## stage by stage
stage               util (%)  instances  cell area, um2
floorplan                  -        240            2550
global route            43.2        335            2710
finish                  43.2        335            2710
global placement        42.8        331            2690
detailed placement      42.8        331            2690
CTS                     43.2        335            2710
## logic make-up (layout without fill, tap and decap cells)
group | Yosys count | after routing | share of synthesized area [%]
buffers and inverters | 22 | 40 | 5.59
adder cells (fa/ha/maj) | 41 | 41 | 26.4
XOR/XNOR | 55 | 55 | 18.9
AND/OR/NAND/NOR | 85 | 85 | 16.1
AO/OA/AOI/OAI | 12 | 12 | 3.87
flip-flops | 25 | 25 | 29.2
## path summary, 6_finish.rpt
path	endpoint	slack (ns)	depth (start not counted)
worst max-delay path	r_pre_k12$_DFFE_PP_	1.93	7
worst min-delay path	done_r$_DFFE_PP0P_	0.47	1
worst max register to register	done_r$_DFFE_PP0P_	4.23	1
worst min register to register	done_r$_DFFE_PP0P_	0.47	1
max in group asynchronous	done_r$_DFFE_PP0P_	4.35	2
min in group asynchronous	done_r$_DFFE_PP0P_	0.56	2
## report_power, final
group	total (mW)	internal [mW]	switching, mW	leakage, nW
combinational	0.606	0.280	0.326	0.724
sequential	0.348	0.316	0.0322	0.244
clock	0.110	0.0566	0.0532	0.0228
This design comes from an exercise in tuning for a short achievable clock period and few clock cycles on the open sky130 flow, not from production work.
Function was checked by simulation only, so behaviour that the tests miss may differ from the original.
Power figures rest on the tool's default switching activity, not on a simulated workload.

===== flow/constraint.sdc =====
create_clock -name core_clock -period 14.0 [get_ports {clk}]
set_input_delay 2.8000 -clock core_clock [delete_from_list [all_inputs] [get_ports {clk}]]
set_output_delay 2.8000 -clock core_clock [all_outputs]
set_load 0.01 [all_outputs]

===== flow/standard.sh =====
#!/bin/bash
# synth_recipe.tcl (not shown) runs the flow's synth.tcl, then flattens the netlist and writes it again
# the make line also repeats each setting of config.mk as NAME=value (left out here)
make -C /OpenROAD-flow-scripts/flow DESIGN_CONFIG=/design/flow/config.mk WORK_HOME=/design/flow/orfs CLKGATE_MAP_FILE= SYNTH_SCRIPT=/design/flow/synth_recipe.tcl "${@:-finish}"

===== flow/flow/run.sh =====
#!/bin/bash
export SETUP_SLACK_MARGIN=9.8
export TNS_END_PERCENT=100
bash standard.sh > standard.log 2>&1

===== flow/config.mk =====
export PLATFORM = sky130hd
export DESIGN_NAME = CPU
export DESIGN_NICKNAME = CPU
export VERILOG_FILES = /design/flow/design.v
export SDC_FILE = /design/flow/constraint.sdc
export NUM_CORES = 4
export LEC_CHECK = 0
export ABC_CLOCK_PERIOD_IN_PS = 3500
export CAP_MARGIN = 20
export CORE_MARGIN = 2
export CORE_UTILIZATION = 40
export SLEW_MARGIN = 20

===== flow/design.v =====
module ALU(
	input  [31:0] A,
	input  [31:0] B,
	input  [4:0]  Shamt,
	input  [1:0]  ShiftOp,
	input         Signed,
	input  [7:0]  ResSel,    
	output [31:0] Out
);
	wire [31:0] s_add = A + B;
	wire [31:0] s_sub = A - B;
	wire lt = Signed ? ($signed(A) < $signed(B)) : (A < B);
	wire [31:0] s_shl = B << Shamt;
	wire [31:0] s_shr = $signed({ShiftOp[0] & B[31], B}) >>> Shamt;
	wire [31:0] s_sh  = ShiftOp[1] ? s_shr : s_shl;
	assign Out = ({32{ResSel[0]}} & s_add)
	           | ({32{ResSel[1]}} & s_sub)
	           | ({32{ResSel[2]}} & (A & B))
	           | ({32{ResSel[3]}} & (A | B))
	           | ({32{ResSel[4]}} & (A ^ B))
	           | ({32{ResSel[5]}} & ~(A | B))
	           | ({32{ResSel[6]}} & {31'b0, lt})
	           | ({32{ResSel[7]}} & s_sh);
endmodule
module ALUControl(
	input  [31:0] Instr,
	output        Signed,      
	output [1:0]  ShiftOp      
);
	wire [5:0] op = Instr[31:26];
	wire [5:0] fn = Instr[5:0];
	assign Signed = (op == 6'h00) ? (fn == 6'h2a | fn == 6'h03) : (op == 6'h0a);
	assign ShiftOp = fn[1:0];
endmodule
module Control(
	input  [31:0] Instr,
	output        RegWrite,    
	output [4:0]  Dest,        
	output        UsesRs,
	output        UsesRt,
	output        UseImm,      
	output [31:0] Imm,         
	output        MemRead,
	output        MemWrite,
	output        Beq,
	output        JumpReg,     
	output        Link,        
	output [7:0]  ResSel       
);
	wire [5:0] op = Instr[31:26];
	wire [5:0] fn = Instr[5:0];
	wire [4:0] rt = Instr[20:16];
	wire [4:0] rd = Instr[15:11];
	wire [15:0] imm = Instr[15:0];
	wire rtype  = (op == 6'h00);
	wire r_add  = rtype & (fn == 6'h20 | fn == 6'h21);
	wire r_sub  = rtype & (fn == 6'h22 | fn == 6'h23);
	wire r_and  = rtype & (fn == 6'h24);
	wire r_or   = rtype & (fn == 6'h25);
	wire r_xor  = rtype & (fn == 6'h26);
	wire r_nor  = rtype & (fn == 6'h27);
	wire r_slt  = rtype & (fn == 6'h2a);
	wire r_sltu = rtype & (fn == 6'h2b);
	wire r_sll  = rtype & (fn == 6'h00);
	wire r_srl  = rtype & (fn == 6'h02);
	wire r_sra  = rtype & (fn == 6'h03);
	wire r_jr   = rtype & (fn == 6'h08);
	wire r_jalr = rtype & (fn == 6'h09);
	wire i_addi = (op == 6'h08) | (op == 6'h09);
	wire i_andi = (op == 6'h0c);
	wire i_slti = (op == 6'h0a);
	wire i_sltiu= (op == 6'h0b);
	wire i_lui  = (op == 6'h0f);
	wire i_lw   = (op == 6'h23);
	wire i_sw   = (op == 6'h2b);
	wire i_beq  = (op == 6'h04);
	wire i_jal  = (op == 6'h03);
	wire r_alu = r_add | r_sub | r_and | r_or | r_xor | r_nor | r_slt | r_sltu | r_sll | r_srl | r_sra;
	wire i_alu = i_addi | i_andi | i_slti | i_sltiu | i_lui | i_lw;
	assign RegWrite = r_alu | r_jalr | i_alu | i_jal;
	assign Dest = (r_alu | r_jalr) ? rd : i_alu ? rt : i_jal ? 5'd31 : 5'd0;
	assign UsesRs = ~(op == 6'h02 | i_jal);
	assign UsesRt = rtype | i_beq | i_sw;
	assign UseImm = i_addi | i_andi | i_slti | i_sltiu | i_lui | i_lw | i_sw;
	assign Imm = i_lui ? {imm, 16'h0000} : i_andi ? {16'h0000, imm} : {{16{imm[15]}}, imm};
	assign MemRead = i_lw;
	assign MemWrite = i_sw;
	assign Beq = i_beq;
	assign JumpReg = r_jr | r_jalr;
	assign Link = r_jalr | i_jal;
	assign ResSel = {r_sll | r_srl | r_sra,
	                 r_slt | r_sltu | i_slti | i_sltiu,
	                 r_nor, r_xor, r_or, r_and | i_andi,
	                 r_sub,
	                 r_add | i_addi | i_lui | i_lw | i_sw};
endmodule
module RegisterFile(reset, clk, RegWrite, Read_register1, Read_register2, Write_register, Write_data, Read_data1, Read_data2, v0, a0, sp, ra);
	input reset, clk;
	input RegWrite;
	input [4:0] Read_register1, Read_register2, Write_register;
	input [31:0] Write_data;
	output [31:0] Read_data1, Read_data2;
	output [31:0] v0, a0, sp, ra;
	wire [31:0] rv [1:31];
	wire [31:1] live;
	genvar g;
	generate
		for (g = 1; g < 32; g = g + 1) begin : rf
			reg [31:0] r;
			wire we = RegWrite & (Write_register == g);
			if (g == 2 || g == 4 || g == 29 || g == 31) begin : port
				always @(posedge reset or posedge clk)
					if (reset) r <= 32'h00000000;
					else if (we) r <= Write_data;
				assign live[g] = 1'b1;
			end else begin : plain
				reg written;
				always @(posedge reset or posedge clk)
					if (reset) written <= 1'b0;
					else if (we) written <= 1'b1;
				always @(posedge clk)
					if (we) r <= Write_data;
				assign live[g] = written;
			end
			assign rv[g] = r;
		end
	endgenerate
	reg [31:0] r1, r2;
	integer k;
	always @* begin
		r1 = 32'h00000000;
		r2 = 32'h00000000;
		for (k = 1; k < 32; k = k + 1) begin
			r1 = r1 | ({32{(Read_register1 == k) & live[k]}} & rv[k]);
			r2 = r2 | ({32{(Read_register2 == k) & live[k]}} & rv[k]);
		end
	end
	assign Read_data1 = r1;
	assign Read_data2 = r2;
	assign v0 = rv[2];
	assign a0 = rv[4];
	assign sp = rv[29];
	assign ra = rv[31];
endmodule
Source: an optimization exercise on an open RTL-to-GDS flow (aim: small area, a short achievable clock period and few clock cycles). Production flows keep margins and buffers that such runs may drop. Only simulation tests tie the RTL to the original design; equivalence was not proved. Power and IR drop assume default switching activity.

===== design/flow/run.sh =====
#!/bin/bash
# synth_recipe.tcl (not shown) runs the flow's synth.tcl, then flattens the netlist and writes it again
# the make line also repeats each setting of config.mk as NAME=value (left out here)
make -C /OpenROAD-flow-scripts/flow DESIGN_CONFIG=/design/flow/config.mk WORK_HOME=/design/flow/orfs CLKGATE_MAP_FILE= SYNTH_SCRIPT=/design/flow/synth_recipe.tcl finish
This is an optimization exercise on Yosys and OpenROAD, whose aim is small area and a short achievable clock period, not a production implementation. RTL that was checked went through simulation tests only; none was proved equivalent to the original. No driver is modelled on the clock port, so clocking that relies on it looks cheaper here than on a real chip. No activity file was given, so power comes from the tool's default toggle rates.

==> 08-27: inputs <==
Design pe_mac, start of the top module:
module pe_mac #(
  parameter int WA       = 16,
  parameter int WB       = 16,
  parameter int ACCW     = 40,
  parameter int MULT_LAT = 1,
  parameter int ADD_LAT  = 0
) (
  input  logic                    clk,
  input  logic                    rst_n,
  input  logic                    in_valid,
  output logic                    in_ready,
  input  logic signed [WA-1:0]    a_in,
  input  logic signed [WB-1:0]    b_in,
  input  logic signed [ACCW-1:0]  psum_in,
  output logic                    out_valid,
  input  logic                    out_ready,
  output logic signed [WA-1:0]    a_out,
  output logic signed [WB-1:0]    b_out,
  output logic signed [ACCW-1:0]  psum_out
);
  logic        acc;
  logic [15:0] A, B;
  logic [39:0] P;
  logic [39:0] S;
  logic [3:0]  V;
  logic [39:0] psum_off;
  assign in_ready = out_ready;
  assign acc      = in_valid & out_ready;
  assign psum_off = {psum_in[39:32], ~psum_in[31], psum_in[30:0]};
  logic [7:0] BN, BO, bn_in, bo_in;
  assign bn_in[0] = b_in[1];
  assign bo_in[0] = b_in[0] ^ 1'b0;
  assign bn_in[1] = b_in[3];
  assign bo_in[1] = b_in[2] ^ b_in[1];
  assign bn_in[2] = b_in[5];
  assign bo_in[2] = b_in[4] ^ b_in[3];
  assign bn_in[3] = b_in[7];
  assign bo_in[3] = b_in[6] ^ b_in[5];
  assign bn_in[4] = b_in[9];
  assign bo_in[4] = b_in[8] ^ b_in[7];
  assign bn_in[5] = b_in[11];
  assign bo_in[5] = b_in[10] ^ b_in[9];
  assign bn_in[6] = b_in[13];
  assign bo_in[6] = b_in[12] ^ b_in[11];
  assign bn_in[7] = b_in[15];
  assign bo_in[7] = b_in[14] ^ b_in[13];
  always_ff @(posedge clk) begin
    if (!rst_n) begin
      A  <= '0;
      BN <= '0;
      BO <= '0;
      P  <= 40'h0080000000;
    end else if (acc) begin
      A  <= a_in;
      BN <= bn_in;
      BO <= bo_in;
      P  <= psum_off;
  ...
==> flow/config.mk <==
export PLATFORM = sky130hd
export DESIGN_NAME = pe_mac
export DESIGN_NICKNAME = pe_mac
export VERILOG_FILES = /design/flow/design.v
export SDC_FILE = /design/flow/constraint.sdc
export NUM_CORES = 4
export LEC_CHECK = 0
export ABC_AREA = 1
export CAP_MARGIN = 20
export CORE_MARGIN = 2
export CORE_UTILIZATION = 68
export CTS_BUF_LIST = sky130_fd_sc_hd__clkbuf_8
export SETUP_SLACK_MARGIN = 3.15
export SLEW_MARGIN = 20
export SYNTH_HIERARCHICAL = 1
export SYNTH_MINIMUM_KEEP_SIZE = 0
export TNS_END_PERCENT = 10
==> flow/constraint.sdc <==
create_clock -name core_clock -period 6.0 [get_ports {clk}]
set_input_delay 1.2000 -clock core_clock [delete_from_list [all_inputs] [get_ports {clk}]]
set_output_delay 1.2000 -clock core_clock [all_outputs]
set_load 0.01 [all_outputs]
standard.sh (not shown) runs the stock make flow with config.mk's settings and CLKGATE_MAP_FILE= SYNTH_SCRIPT=/design/flow/synth_recipe.tcl, a recipe that flattens the netlist after the stock synthesis.
==> flow/flow/run.sh <==
#!/bin/bash
# Own flow: the standard layout (standard.sh, unchanged synthesis) with
#  - the port buffers made of the smallest buffer cell (buf_1), and
#  - useful skew for the internal M registers (flow/skew.tcl, run as the
#    PRE_CTS_TCL hook: it wraps clock_tree_synthesis and delays the clock of
#    Ms/Mc, which have no path from an input or to an output).
set -euo pipefail
here=$(pwd)
export BUFFER_PORTS_ARGS="-buffer_cell sky130_fd_sc_hd__buf_1"
export PRE_CTS_TCL="$here/flow/skew.tcl"

export SKEW_CELLS="clkbuf_2 clkbuf_4"
export CTS_ARGS="-sink_clustering_enable -repair_clock_nets -buf_list sky130_fd_sc_hd__clkbuf_8 -dont_use_dummy_load"
bash standard.sh > standard.log 2>&1
Other scripts of this flow, unchanged in this note and not shown: flow/flow/skew.tcl
==> 09-20: changes against 08-27 <==
--- a/flow/design.v
+++ b/flow/design.v
@@ -592,17 +592,17 @@
   logic fs110;
   logic fc110;
   logic fs111;
   logic fc111;
   logic hs112;
   logic hc112;
   assign bo0 = BO[0];
   assign bt0 = ~BO[0] & (BN[0] ^ 1'b0);
-  assign bn0 = BN[0] & (BO[0] | ~1'b0);
+  assign bn0 = BN[0] & (bo0 | bt0);
   assign ax0_0 = A[0] ^ BN[0];
   assign ax0_1 = A[1] ^ BN[0];
   assign ax0_2 = A[2] ^ BN[0];
   assign ax0_3 = A[3] ^ BN[0];
   assign ax0_4 = A[4] ^ BN[0];
   assign ax0_5 = A[5] ^ BN[0];
   assign ax0_6 = A[6] ^ BN[0];
   assign ax0_7 = A[7] ^ BN[0];
@@ -629,17 +629,17 @@
   assign pp0_12 = (bo0 & ax0_12) | (bt0 & ax0_11);
   assign pp0_13 = (bo0 & ax0_13) | (bt0 & ax0_12);
   assign pp0_14 = (bo0 & ax0_14) | (bt0 & ax0_13);
   assign pp0_15 = (bo0 & ax0_15) | (bt0 & ax0_14);
   assign pp0_16 = (bo0 & ax0_15) | (bt0 & ax0_15);
   assign ns0 = ~pp0_16;
   assign bo1 = BO[1];
   assign bt1 = ~BO[1] & (BN[1] ^ BN[0]);
-  assign bn1 = BN[1] & (BO[1] | ~BN[0]);
+  assign bn1 = BN[1] & (bo1 | bt1);
   assign ax1_0 = A[0] ^ BN[1];
   assign ax1_1 = A[1] ^ BN[1];
   assign ax1_2 = A[2] ^ BN[1];
   assign ax1_3 = A[3] ^ BN[1];
   assign ax1_4 = A[4] ^ BN[1];
   assign ax1_5 = A[5] ^ BN[1];
   assign ax1_6 = A[6] ^ BN[1];
   assign ax1_7 = A[7] ^ BN[1];
@@ -666,17 +666,17 @@
   assign pp1_12 = (bo1 & ax1_12) | (bt1 & ax1_11);
   assign pp1_13 = (bo1 & ax1_13) | (bt1 & ax1_12);
   assign pp1_14 = (bo1 & ax1_14) | (bt1 & ax1_13);
   assign pp1_15 = (bo1 & ax1_15) | (bt1 & ax1_14);
   assign pp1_16 = (bo1 & ax1_15) | (bt1 & ax1_15);
   assign ns1 = ~pp1_16;
   assign bo2 = BO[2];
   assign bt2 = ~BO[2] & (BN[2] ^ BN[1]);
-  assign bn2 = BN[2] & (BO[2] | ~BN[1]);
+  assign bn2 = BN[2] & (bo2 | bt2);
   assign ax2_0 = A[0] ^ BN[2];
   assign ax2_1 = A[1] ^ BN[2];
   assign ax2_2 = A[2] ^ BN[2];
   assign ax2_3 = A[3] ^ BN[2];
   assign ax2_4 = A[4] ^ BN[2];
   assign ax2_5 = A[5] ^ BN[2];
   assign ax2_6 = A[6] ^ BN[2];
   assign ax2_7 = A[7] ^ BN[2];
@@ -703,17 +703,17 @@
   assign pp2_12 = (bo2 & ax2_12) | (bt2 & ax2_11);
   assign pp2_13 = (bo2 & ax2_13) | (bt2 & ax2_12);
   assign pp2_14 = (bo2 & ax2_14) | (bt2 & ax2_13);
   assign pp2_15 = (bo2 & ax2_15) | (bt2 & ax2_14);
   assign pp2_16 = (bo2 & ax2_15) | (bt2 & ax2_15);
   assign ns2 = ~pp2_16;
   assign bo3 = BO[3];
   assign bt3 = ~BO[3] & (BN[3] ^ BN[2]);
-  assign bn3 = BN[3] & (BO[3] | ~BN[2]);
+  assign bn3 = BN[3] & (bo3 | bt3);
   assign ax3_0 = A[0] ^ BN[3];
   assign ax3_1 = A[1] ^ BN[3];
   assign ax3_2 = A[2] ^ BN[3];
   assign ax3_3 = A[3] ^ BN[3];
   assign ax3_4 = A[4] ^ BN[3];
   assign ax3_5 = A[5] ^ BN[3];
   assign ax3_6 = A[6] ^ BN[3];
   assign ax3_7 = A[7] ^ BN[3];
@@ -740,17 +740,17 @@
   assign pp3_12 = (bo3 & ax3_12) | (bt3 & ax3_11);
   assign pp3_13 = (bo3 & ax3_13) | (bt3 & ax3_12);
   assign pp3_14 = (bo3 & ax3_14) | (bt3 & ax3_13);
   assign pp3_15 = (bo3 & ax3_15) | (bt3 & ax3_14);
   assign pp3_16 = (bo3 & ax3_15) | (bt3 & ax3_15);
   assign ns3 = ~pp3_16;
   assign bo4 = BO[4];
   assign bt4 = ~BO[4] & (BN[4] ^ BN[3]);
-  assign bn4 = BN[4] & (BO[4] | ~BN[3]);
+  assign bn4 = BN[4] & (bo4 | bt4);
   assign ax4_0 = A[0] ^ BN[4];
   assign ax4_1 = A[1] ^ BN[4];
   assign ax4_2 = A[2] ^ BN[4];
   assign ax4_3 = A[3] ^ BN[4];
   assign ax4_4 = A[4] ^ BN[4];
   assign ax4_5 = A[5] ^ BN[4];
   assign ax4_6 = A[6] ^ BN[4];
   assign ax4_7 = A[7] ^ BN[4];
@@ -777,17 +777,17 @@
   assign pp4_12 = (bo4 & ax4_12) | (bt4 & ax4_11);
   assign pp4_13 = (bo4 & ax4_13) | (bt4 & ax4_12);
   assign pp4_14 = (bo4 & ax4_14) | (bt4 & ax4_13);
   assign pp4_15 = (bo4 & ax4_15) | (bt4 & ax4_14);
   assign pp4_16 = (bo4 & ax4_15) | (bt4 & ax4_15);
   assign ns4 = ~pp4_16;
   assign bo5 = BO[5];
   assign bt5 = ~BO[5] & (BN[5] ^ BN[4]);
-  assign bn5 = BN[5] & (BO[5] | ~BN[4]);
+  assign bn5 = BN[5] & (bo5 | bt5);
   assign ax5_0 = A[0] ^ BN[5];
   assign ax5_1 = A[1] ^ BN[5];
   assign ax5_2 = A[2] ^ BN[5];
   assign ax5_3 = A[3] ^ BN[5];
   assign ax5_4 = A[4] ^ BN[5];
   assign ax5_5 = A[5] ^ BN[5];
   assign ax5_6 = A[6] ^ BN[5];
   assign ax5_7 = A[7] ^ BN[5];
@@ -814,17 +814,17 @@
   assign pp5_12 = (bo5 & ax5_12) | (bt5 & ax5_11);
   assign pp5_13 = (bo5 & ax5_13) | (bt5 & ax5_12);
   assign pp5_14 = (bo5 & ax5_14) | (bt5 & ax5_13);
   assign pp5_15 = (bo5 & ax5_15) | (bt5 & ax5_14);
   assign pp5_16 = (bo5 & ax5_15) | (bt5 & ax5_15);
   assign ns5 = ~pp5_16;
   assign bo6 = BO[6];
   assign bt6 = ~BO[6] & (BN[6] ^ BN[5]);
-  assign bn6 = BN[6] & (BO[6] | ~BN[5]);
+  assign bn6 = BN[6] & (bo6 | bt6);
   assign ax6_0 = A[0] ^ BN[6];
   assign ax6_1 = A[1] ^ BN[6];
   assign ax6_2 = A[2] ^ BN[6];
   assign ax6_3 = A[3] ^ BN[6];
   assign ax6_4 = A[4] ^ BN[6];
   assign ax6_5 = A[5] ^ BN[6];
   assign ax6_6 = A[6] ^ BN[6];
   assign ax6_7 = A[7] ^ BN[6];
@@ -851,17 +851,17 @@
   assign pp6_12 = (bo6 & ax6_12) | (bt6 & ax6_11);
   assign pp6_13 = (bo6 & ax6_13) | (bt6 & ax6_12);
   assign pp6_14 = (bo6 & ax6_14) | (bt6 & ax6_13);
   assign pp6_15 = (bo6 & ax6_15) | (bt6 & ax6_14);
   assign pp6_16 = (bo6 & ax6_15) | (bt6 & ax6_15);
   assign ns6 = ~pp6_16;
   assign bo7 = BO[7];
   assign bt7 = ~BO[7] & (BN[7] ^ BN[6]);
-  assign bn7 = BN[7] & (BO[7] | ~BN[6]);
+  assign bn7 = BN[7] & (bo7 | bt7);
   assign ax7_0 = A[0] ^ BN[7];
   assign ax7_1 = A[1] ^ BN[7];
   assign ax7_2 = A[2] ^ BN[7];
   assign ax7_3 = A[3] ^ BN[7];
   assign ax7_4 = A[4] ^ BN[7];
   assign ax7_5 = A[5] ^ BN[7];
   assign ax7_6 = A[6] ^ BN[7];
   assign ax7_7 = A[7] ^ BN[7];
- SETUP_SLACK_MARGIN: 3.15 -> 3.05
==> comparison table <==
|  | 09-20 | 08-27 |
|---|---|---|
| Run status | complete, no violations | complete, no violations |
| Dpl cells | 1603 | 1615 |
| # fillers | 1216 | 1132 |
| Synth Area in XOR/XNOR | 0.109 | 0.103 |
| Maximum number of pins on one net before global-route repair | 78 | 75 |
| Area post-placement | 0.0125 mm² | 0.0127 mm² |
| Syn_nets | 1560 | 1580 |
| P per Cell Area | 357 mW/mm² | 375 mW/mm² |
| Initial DRC Count | 761 | 814 |
| Total global routing track utilization | 0.331 | 0.323 |
| Net count, final | 1705 | 1741 |
| Met2 usage in global routing | 0.513 | 0.486 |
| Vias after detailed routing | 9676 | 9888 |
| Part of the power in the clock network | 0.175 | 0.159 |
The RTL of 08-27 was laid out without a check of its function.

==> re-timing with driven ports <==
The results above use ideal ports. As a check the final layouts listed here were re-extracted and re-timed, cells and wires unchanged. Step 1 assumes that a clkbuf_16 drives the clock port and a buf_2 every other input. Step 2, shift: input delay + t, output delay - t, t = (earliest + latest rising clock arrival at the registers) / 2. This alone moves slack from input paths to output paths. Slacks: no drivers / after step 1 / after step 2; pairs: no drivers / after step 1.
run	shift t [ns]	setup WS [ns]	worst setup path after step 2	latest minus earliest clock arrival (ns)	worst register clock-pin slew, ns	worst slew at a driven data input, ns
08-27	0.602	3.131 / 3.124 / 2.650	input to register	0.303 / 0.302	0.10 / 0.10	0.04
09-20	0.595	3.054 / 3.054 / 2.611	input to register	0.278 / 0.278	0.10 / 0.10	0.04
In 08-27 the clock reaches the registers at very different times; t lies between them, and the last value is a rough guide only. For 08-27, which loses most, drivers alone change the setup slack by -0.007 ns; drivers and shift together by -0.481 ns.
════════════════
Select all lines with the word "posedge" from the entries above.

• WORKED SOLUTION
				always @(posedge reset or posedge clk)
				always @(posedge reset or posedge clk)
				always @(posedge clk)
  always_ff @(posedge clk) begin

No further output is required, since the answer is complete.